MXToolbox Email Header Analyzer

The most popular standalone header analysis tool.
Shows the full routing chain, hop-by-hop delays, and blacklist status for sending IPs.
MXToolbox itself ranks #2 for “email headers.” Their tool is that widely used.
Link: mxtoolbox.com/EmailHeaders.aspx

Microsoft Message Header Analyzer

Microsoft’s own tool hosted at mha.azurewebsites.net.
Best for Outlook-heavy environments.
Parses headers into a clean table with timestamps and relay info.
Link: mha.azurewebsites.net

Other Tools Worth Trying

WhatIsMyIPAddress Header Analyzer. Detects the sender’s IP address and geographic location. Good for verifying where an email actually originated.
Mailheader.org. Provides header samples alongside analysis. Helpful if you are learning to read headers and want reference examples.

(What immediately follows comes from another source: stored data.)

==> src/rtl/p2g_pkg.sv <==
package p2g_pkg;
  localparam int P2G_CODE_W  = 4;
  localparam int P2G_MAX_X   = 8;
  localparam int P2G_SYNC_ST = 2;
endpackage

==> src/rtl/p2g_sync.sv <==
module p2g_sync #(
  parameter int STAGES = 2
) (
  input  logic clk,
  input  logic rst_n,
  input  logic d,
  output logic q
);
  logic [STAGES-1:0] chain;

  always_ff @(posedge clk or negedge rst_n) begin
    if (!rst_n) chain <= '0;
    else        chain <= (chain << 1) | STAGES'(d);
  end

  assign q = chain[STAGES-1];
endmodule

==> src/rtl/p2g_div_core.sv <==
module p2g_div_core #(
  parameter int MAX_X = 8,
  localparam int XW   = $clog2(MAX_X + 1)
) (
  input  logic          clk,
  input  logic          rst_n,
  input  logic          run,
  input  logic [XW-1:0] x_req,
  output logic          div_out,
  output logic [XW-1:0] x_cur
);
  logic [MAX_X-1:0] cnt, cnt_nx;
  logic [MAX_X:0]   one_sh, mask_w, half_w, half_m1;
  logic             end_low, nx_bit;

  always_comb begin
    cnt_nx  = cnt + 1'b1;
    one_sh  = (MAX_X + 1)'(1) << x_cur;
    mask_w  = one_sh - 1'b1;
    half_w  = one_sh >> 1;
    half_m1 = half_w - 1'b1;
    // last cycle of a low phase: bit x-1 low, all bits below it high
    end_low = (x_cur == '0) || (({1'b0, cnt} & mask_w) == half_m1);
    nx_bit  = |({1'b0, cnt_nx} & half_w);
  end

  always_ff @(posedge clk or negedge rst_n) begin
    if (!rst_n) begin
      cnt     <= '0;
      div_out <= 1'b0;
      x_cur   <= '0;
    end else if (!run) begin
      cnt     <= '0;
      div_out <= 1'b0;
      x_cur   <= x_req;
    end else if (end_low && (x_req != x_cur)) begin
      cnt     <= '0;
      div_out <= 1'b0;
      x_cur   <= x_req;
    end else begin
      cnt     <= cnt_nx;
      div_out <= nx_bit;
    end
  end
endmodule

Pick the tool that matches your email environment. If you use Gmail, start with Google’s tool. If you use Outlook, start with Microsoft’s. For general purpose analysis, MXToolbox covers everything.

Common Email Header Mistakes That Hurt Your Inbox Placement

These are the exact issues I see when users come to TrulyInbox after their warm-up is not working. The header is where I diagnose the root cause.

Authentication Failures (Broken SPF, DKIM, DMARC)

These are the most common and most damaging mistakes.

Missing or misconfigured SPF record. Your headers will show spf=softfail or spf=fail. This means the sending server is not authorized by your domain. Fix it in your DNS settings.
Broken DKIM signature. Your headers will show dkim=fail. This usually happens after a DNS change or when your ESP rotates signing keys. Re-verify your DKIM setup.
No DMARC policy. Your headers will show dmarc=none. This means you have no protection against spoofing. Set up at least a basic DMARC record.
Mismatched From and Return-Path domains. SPF and DMARC check domain alignment. If your From address uses one domain but your Return-Path uses another, alignment fails.

Routing and Configuration Red Flags

Too many server hops. Each Received entry is one hop. More than four or five hops looks suspicious to spam filters.
Unknown or blacklisted IPs. Check the IP addresses in your Received headers against a blacklist tool like MXToolbox. One blacklisted IP in the chain can tank your delivery.
Shared IPs with bad reputation. If you send from a shared IP, other senders on that IP affect your reputation. Check the sending IP in your Received headers regularly.

Missing Headers That Bulk Senders Need (List-Unsubscribe, Precedence)

List-Unsubscribe. Google and Yahoo now require this header for bulk senders. If your marketing emails do not include it, spam filters will penalize you.
Precedence. Automated emails like receipts and notifications should include a Precedence: bulk header. Missing it can cause spam filters to misclassify your messages.
These omissions are silent killers. Your emails look fine on the surface. But the missing headers trigger spam filters without any visible bounce or error message.

FAQs About Email Headers

What is an email header in simple terms?

An email header is hidden metadata attached to every email. It contains sender info, routing data, timestamps, and authentication results. You can view it in any email client, but it is hidden by default.

How do I view email headers in Gmail?

Open the email. Click the three dots next to the Reply button. Select “Show Original.” A new tab opens with the full header and an SPF, DKIM, DMARC summary at the top.

Can email headers be faked or spoofed?

Parts of the header can be forged. The From field is the most common target. But authentication protocols like SPF, DKIM, and DMARC catch most forgeries. Always check the Authentication-Results field to verify the sender.

What do SPF, DKIM, and DMARC mean in email headers?

SPF checks if the sending server is authorized by the domain. DKIM verifies the message was not altered in transit using a cryptographic signature. DMARC ties both together and tells receiving servers what to do if checks fail.

How do email headers help with deliverability?

Headers show whether your authentication passed or failed. They reveal routing problems and spam filter scores. Reading them helps you diagnose exactly why emails land in spam instead of the inbox.